Ägyptens Präsident Abdel Fattah al-Sissi hat ein umstrittenes Antiterrorgesetz gebilligt, das eine erhebliche Verschärfung des Strafgesetzbuches vorsieht. Das Gesetz ermöglicht unter anderem die Einsetzung von Sondergerichten bei Staatsschutzdelikten und stellt Polizisten und Soldaten straffrei, wenn sie Gewalt "in Ausübung ihrer Pflichten" anwenden. 

Ein besonders umstrittener Passus des neuen Gesetzes wurde nach internationalen Protesten abgeschwächt.
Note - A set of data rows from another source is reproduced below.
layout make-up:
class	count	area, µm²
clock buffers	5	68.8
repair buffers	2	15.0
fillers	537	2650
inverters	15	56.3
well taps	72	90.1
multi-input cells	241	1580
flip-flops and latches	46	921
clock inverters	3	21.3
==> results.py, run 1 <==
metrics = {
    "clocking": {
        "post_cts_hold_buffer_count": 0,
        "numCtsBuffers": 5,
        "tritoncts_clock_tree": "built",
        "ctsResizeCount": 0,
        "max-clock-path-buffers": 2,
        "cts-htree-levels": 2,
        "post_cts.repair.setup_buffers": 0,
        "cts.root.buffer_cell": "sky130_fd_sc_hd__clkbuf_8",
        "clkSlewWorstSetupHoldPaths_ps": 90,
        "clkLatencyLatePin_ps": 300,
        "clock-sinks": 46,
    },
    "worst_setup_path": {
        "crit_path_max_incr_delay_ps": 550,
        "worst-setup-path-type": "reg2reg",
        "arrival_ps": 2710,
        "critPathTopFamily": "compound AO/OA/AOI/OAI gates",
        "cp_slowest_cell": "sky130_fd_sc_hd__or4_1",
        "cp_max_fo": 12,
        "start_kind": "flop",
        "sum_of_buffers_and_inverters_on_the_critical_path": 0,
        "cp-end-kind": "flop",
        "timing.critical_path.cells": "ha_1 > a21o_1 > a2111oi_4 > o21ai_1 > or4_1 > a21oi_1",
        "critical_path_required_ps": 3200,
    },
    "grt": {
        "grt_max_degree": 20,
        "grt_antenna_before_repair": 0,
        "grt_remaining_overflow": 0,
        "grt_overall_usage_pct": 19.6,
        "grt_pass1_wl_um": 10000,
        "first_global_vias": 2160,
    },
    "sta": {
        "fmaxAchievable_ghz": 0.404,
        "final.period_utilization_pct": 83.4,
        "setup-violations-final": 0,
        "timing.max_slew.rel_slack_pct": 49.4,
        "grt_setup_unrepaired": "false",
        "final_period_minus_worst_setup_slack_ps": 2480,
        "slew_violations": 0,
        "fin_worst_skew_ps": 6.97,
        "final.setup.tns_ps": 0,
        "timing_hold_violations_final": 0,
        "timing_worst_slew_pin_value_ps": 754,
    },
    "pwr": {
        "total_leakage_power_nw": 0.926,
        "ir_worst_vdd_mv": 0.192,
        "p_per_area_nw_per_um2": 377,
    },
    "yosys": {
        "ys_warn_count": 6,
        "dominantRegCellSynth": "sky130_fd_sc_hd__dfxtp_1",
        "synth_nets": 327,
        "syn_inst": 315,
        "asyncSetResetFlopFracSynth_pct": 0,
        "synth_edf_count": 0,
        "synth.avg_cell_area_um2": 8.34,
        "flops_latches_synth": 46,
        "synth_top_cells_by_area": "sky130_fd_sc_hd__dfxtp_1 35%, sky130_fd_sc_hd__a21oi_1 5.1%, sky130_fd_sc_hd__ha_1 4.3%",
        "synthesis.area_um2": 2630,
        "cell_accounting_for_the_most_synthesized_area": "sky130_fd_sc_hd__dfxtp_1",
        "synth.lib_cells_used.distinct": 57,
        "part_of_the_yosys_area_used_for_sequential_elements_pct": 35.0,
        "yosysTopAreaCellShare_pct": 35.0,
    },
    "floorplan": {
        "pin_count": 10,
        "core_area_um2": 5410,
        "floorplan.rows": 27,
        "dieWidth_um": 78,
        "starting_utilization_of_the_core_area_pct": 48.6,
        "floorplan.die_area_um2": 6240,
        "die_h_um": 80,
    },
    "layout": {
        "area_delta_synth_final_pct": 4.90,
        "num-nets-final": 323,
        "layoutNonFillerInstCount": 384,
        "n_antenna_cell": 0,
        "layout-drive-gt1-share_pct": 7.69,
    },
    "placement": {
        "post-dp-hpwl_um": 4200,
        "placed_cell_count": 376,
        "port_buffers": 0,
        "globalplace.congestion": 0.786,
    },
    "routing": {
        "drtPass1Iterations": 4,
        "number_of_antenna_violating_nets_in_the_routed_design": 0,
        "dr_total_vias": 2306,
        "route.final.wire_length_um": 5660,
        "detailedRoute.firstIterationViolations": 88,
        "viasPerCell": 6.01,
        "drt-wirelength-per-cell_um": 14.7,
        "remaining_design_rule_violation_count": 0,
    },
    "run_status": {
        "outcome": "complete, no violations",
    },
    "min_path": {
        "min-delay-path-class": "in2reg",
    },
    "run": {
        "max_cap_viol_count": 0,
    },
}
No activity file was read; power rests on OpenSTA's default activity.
--- config.mk ---
export PLATFORM = sky130hd
export DESIGN_NAME = hs32_fetch
export DESIGN_NICKNAME = d
export VERILOG_FILES = /design/src/rtl/hs32_pkg.sv /design/src/rtl/hs32_fifo.sv /design/src/rtl/hs32_fetch.sv
export SDC_FILE = /design/constraint.sdc
export NUM_CORES = 1
export LEC_CHECK = 0
export ABC_AREA = 1
export CAP_MARGIN = 0
export CORE_ASPECT_RATIO = 0.7
export CORE_MARGIN = 3
export CORE_UTILIZATION = 44
export DETAILED_ROUTE_END_ITERATION = 12
export PLACE_DENSITY = 0.66
export SYNTH_ARGS = -nofsm -noshare
export SYNTH_HDL_FRONTEND = slang
export SYNTH_SLANG_ARGS = --single-unit
--- constraint.sdc ---
create_clock -name clk -period 4.51 [get_ports clk]
set_input_delay 1.353 -clock clk [delete_from_list [all_inputs] [get_ports clk]]
set_output_delay 1.353 -clock clk [all_outputs]
set_load 0.03 [all_outputs]
--- src/rtl/hs32_pkg.sv ---
// Shared types and constants for the hs32 fetch path.
package hs32_pkg;

    localparam int unsigned XLEN       = 32;
    localparam int unsigned WORD_BYTES = 4;

    typedef struct packed {
        logic [XLEN-1:0] op;
        logic [XLEN-1:0] pc;
    } fetch_entry_t;

    function automatic logic [XLEN-1:0] word_align(input logic [XLEN-1:0] addr);
        return addr & ~XLEN'(WORD_BYTES - 1);
    endfunction

endpackage

--- src/rtl/hs32_fifo.sv ---
// Prefetch FIFO: register-based storage, head visible combinationally, one-cycle flush.
module hs32_fifo #(
    parameter int unsigned DEPTH   = 4,
    parameter type         entry_t = logic [63:0]
) (
    input  logic                         clk,
    input  logic                         rst_n,
    input  logic                         flush_i,
    input  logic                         push_i,
    input  entry_t                       data_i,
    input  logic                         pop_i,
    output entry_t                       data_o,
    output logic [$clog2(DEPTH+1)-1:0]   count_o,
    output logic                         full_o,
    output logic                         empty_o
);

    localparam int unsigned AW = $clog2(DEPTH);

    entry_t         mem_q [DEPTH];
    logic [AW:0]    wr_ptr_q, wr_ptr_d;
    logic [AW:0]    rd_ptr_q, rd_ptr_d;

    always_comb begin
        wr_ptr_d = wr_ptr_q;
        rd_ptr_d = rd_ptr_q;
        if (flush_i) begin
            wr_ptr_d = '0;
            rd_ptr_d = '0;
        end else begin
            if (push_i) wr_ptr_d = wr_ptr_q + 1'b1;
            if (pop_i)  rd_ptr_d = rd_ptr_q + 1'b1;
        end
    end

    always_ff @(posedge clk or negedge rst_n) begin
        if (!rst_n) begin
            wr_ptr_q <= '0;
            rd_ptr_q <= '0;
        end else begin
            wr_ptr_q <= wr_ptr_d;
            rd_ptr_q <= rd_ptr_d;
        end
    end

    always_ff @(posedge clk or negedge rst_n) begin
        if (!rst_n) begin
            for (int i = 0; i < DEPTH; i++) mem_q[i] <= '0;
        end else if (push_i && !flush_i) begin
            mem_q[wr_ptr_q[AW-1:0]] <= data_i;
        end
    end

    // Extra pointer bit distinguishes full from empty when the indices match.
    assign empty_o = (wr_ptr_q == rd_ptr_q);
    assign full_o  = (wr_ptr_q[AW] != rd_ptr_q[AW]) && (wr_ptr_q[AW-1:0] == rd_ptr_q[AW-1:0]);
    assign count_o = ($clog2(DEPTH+1))'(wr_ptr_q - rd_ptr_q);
    assign data_o  = mem_q[rd_ptr_q[AW-1:0]];

endmodule

--- src/rtl/hs32_fetch.sv ---
// Instruction fetch sequencer: credit-limited word reads, prefetch FIFO, redirect
// with stale-response discard.
module hs32_fetch
    import hs32_pkg::*;
#(
    parameter int unsigned     DEPTH    = 4,
    parameter logic [XLEN-1:0] RESET_PC = 32'h0
) (
    input  logic            clk,
    input  logic            reset,
    input  logic            redirect_i,
    input  logic [XLEN-1:0] target_i,
    output logic            mem_req_o,
    output logic [XLEN-1:0] mem_addr_o,
    input  logic            mem_gnt_i,
    input  logic            mem_rvalid_i,
    input  logic [XLEN-1:0] mem_rdata_i,
    output logic            valid_o,
    input  logic            ready_i,
    output logic [XLEN-1:0] op_o,
    output logic [XLEN-1:0] pc_o
);

    localparam int unsigned CW = $clog2(DEPTH + 1);
    localparam int unsigned SW = CW + 2;

    logic            req_q, req_d;
    logic [XLEN-1:0] addr_q, addr_d;
    logic [XLEN-1:0] fetch_pc_q, fetch_pc_d;   // next address to place on the bus
    logic [XLEN-1:0] resp_pc_q, resp_pc_d;     // address of the next live response
    logic [CW-1:0]   outstanding_q, outstanding_d;
    logic [CW-1:0]   discard_q, discard_d;
    logic            stale_req_q, stale_req_d;

    logic            gnt_fire, drop_resp, credit_ok;
    logic            out_inc, out_dec, dis_inc, dis_dec;
    logic            fifo_push, fifo_pop, fifo_full, fifo_empty;
    logic [CW-1:0]   fifo_count;
    logic [SW-1:0]   fifo_count_next, slots_used;
    logic [XLEN-1:0] issue_pc;
    fetch_entry_t    push_entry, head_entry;

    assign valid_o  = ~fifo_empty & ~redirect_i;
    assign fifo_pop = valid_o & ready_i;

    always_comb begin
        gnt_fire   = req_q & mem_gnt_i;
        drop_resp  = redirect_i | (discard_q != '0);
        fifo_push  = mem_rvalid_i & ~drop_resp & (~fifo_full | fifo_pop);
        push_entry = '{op: mem_rdata_i, pc: resp_pc_q};

        // outstanding counts live reads only; discard counts stale reads still in flight.
        out_inc = gnt_fire & ~stale_req_q;
        dis_inc = gnt_fire & stale_req_q;
        out_dec = mem_rvalid_i & (discard_q == '0);
        dis_dec = mem_rvalid_i & (discard_q != '0);

        req_d         = req_q;
        addr_d        = addr_q;
        fetch_pc_d    = fetch_pc_q;
        resp_pc_d     = resp_pc_q;
        outstanding_d = outstanding_q;
        discard_d     = discard_q;
        stale_req_d   = stale_req_q;
        issue_pc      = fetch_pc_q;

        if (redirect_i) begin
            // Everything granted up to and including this cycle becomes stale.
            outstanding_d   = '0;
            discard_d       = CW'(SW'(discard_q) + SW'(outstanding_q)
                                  + SW'(gnt_fire) - SW'(mem_rvalid_i));
            stale_req_d     = req_q & ~mem_gnt_i;
            issue_pc        = word_align(target_i);
            fetch_pc_d      = issue_pc;
            resp_pc_d       = issue_pc;
            fifo_count_next = '0;
        end else begin
            outstanding_d   = outstanding_q + CW'(out_inc) - CW'(out_dec);
            discard_d       = discard_q + CW'(dis_inc) - CW'(dis_dec);
            stale_req_d     = stale_req_q & ~gnt_fire;
            if (fifo_push) resp_pc_d = resp_pc_q + XLEN'(WORD_BYTES);
            fifo_count_next = SW'(fifo_count) + SW'(fifo_push) - SW'(fifo_pop);
        end

        slots_used = SW'(outstanding_d) + SW'(discard_d) + fifo_count_next;
        credit_ok  = (slots_used < SW'(DEPTH));

        // A presented request holds address and valid until granted.
        if (!req_q || mem_gnt_i) begin
            req_d = credit_ok;
            if (credit_ok) begin
                addr_d     = issue_pc;
                fetch_pc_d = issue_pc + XLEN'(WORD_BYTES);
            end
        end
    end

    always_ff @(posedge clk or negedge reset) begin
        if (!reset) begin
            req_q         <= 1'b0;
            addr_q        <= RESET_PC;
            fetch_pc_q    <= RESET_PC;
            resp_pc_q     <= RESET_PC;
            outstanding_q <= '0;
            discard_q     <= '0;
            stale_req_q   <= 1'b0;
        end else begin
            req_q         <= req_d;
            addr_q        <= addr_d;
            fetch_pc_q    <= fetch_pc_d;
            resp_pc_q     <= resp_pc_d;
            outstanding_q <= outstanding_d;
            discard_q     <= discard_d;
            stale_req_q   <= stale_req_d;
        end
    end

    hs32_fifo #(
        .DEPTH   (DEPTH),
        .entry_t (fetch_entry_t)
    ) u_fifo (
        .clk     (clk),
        .rst_n   (reset),
        .flush_i (redirect_i),
        .push_i  (fifo_push),
        .data_i  (push_entry),
        .pop_i   (fifo_pop),
        .data_o  (head_entry),
        .count_o (fifo_count),
        .full_o  (fifo_full),
        .empty_o (fifo_empty)
    );

    assign mem_req_o  = req_q;
    assign mem_addr_o = addr_q;
    assign op_o       = fifo_empty ? '0 : head_entry.op;
    assign pc_o       = fifo_empty ? '0 : head_entry.pc;

endmodule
Nun können Journalisten mit einer Geldstrafe belegt werden, wenn sie eine andere als die offizielle Darstellung über einen Terrorakt veröffentlichen. Nach der ursprünglichen Fassung hätte dieser Verstoß mit einer Haftstrafe geahndet werden sollen. Nun gilt eine Mindeststrafe von 200.000 ägyptischen Pfund, umgerechnet rund 22.900 Euro.

Al-Sissi hatte nach der Ermordung von Generalstaatsanwalt Hischam Barakat Ende Juni schärfere Antiterrorgesetze angekündigt. Wie Justizminister Ahmed al-Sind sagte, führte die Berichterstattung über eine Anschlagsserie auf ägyptische Soldaten auf der Sinai-Halbinsel zu den strikten Bestimmungen. Der ägyptische Ableger der Dschihadistenmiliz "Islamischer Staat" hatte am 1. Juli eine Serie von Anschlägen auf Kontrollposten der Armee auf dem Sinai verübt, die zu heftigen Gefechten mit den Streitkräften führten. Nach Angaben eines Armeesprechers wurden dabei 21 Soldaten und mehr als 100 Dschihadisten getötet. Andere Behördenvertreter hatten jedoch deutlich höhere Opferzahlen auf Armeeseite genannt. Al-Sind sagte daraufhin, derartige Berichte seien schlecht für die "Moral" des Landes.

Das neue Antiterrorgesetz sieht zudem eine lebenslange Haftstrafe oder die Todesstrafe für die Bildung und Leitung einer "terroristischen Vereinigung" vor, die Mitgliedschaft soll mit bis zu zehn Jahren Gefängnis bestraft werden. Die ägyptische Armee kämpft seit dem Sturz des islamistischen Staatschefs Mohammed Mursi vor zwei Jahren gegen den Aufstand von Dschihadisten auf dem Sinai. Bei Anschlägen auf Polizei und Armee starben in den vergangenen Monaten Hunderte Polizisten und Soldaten.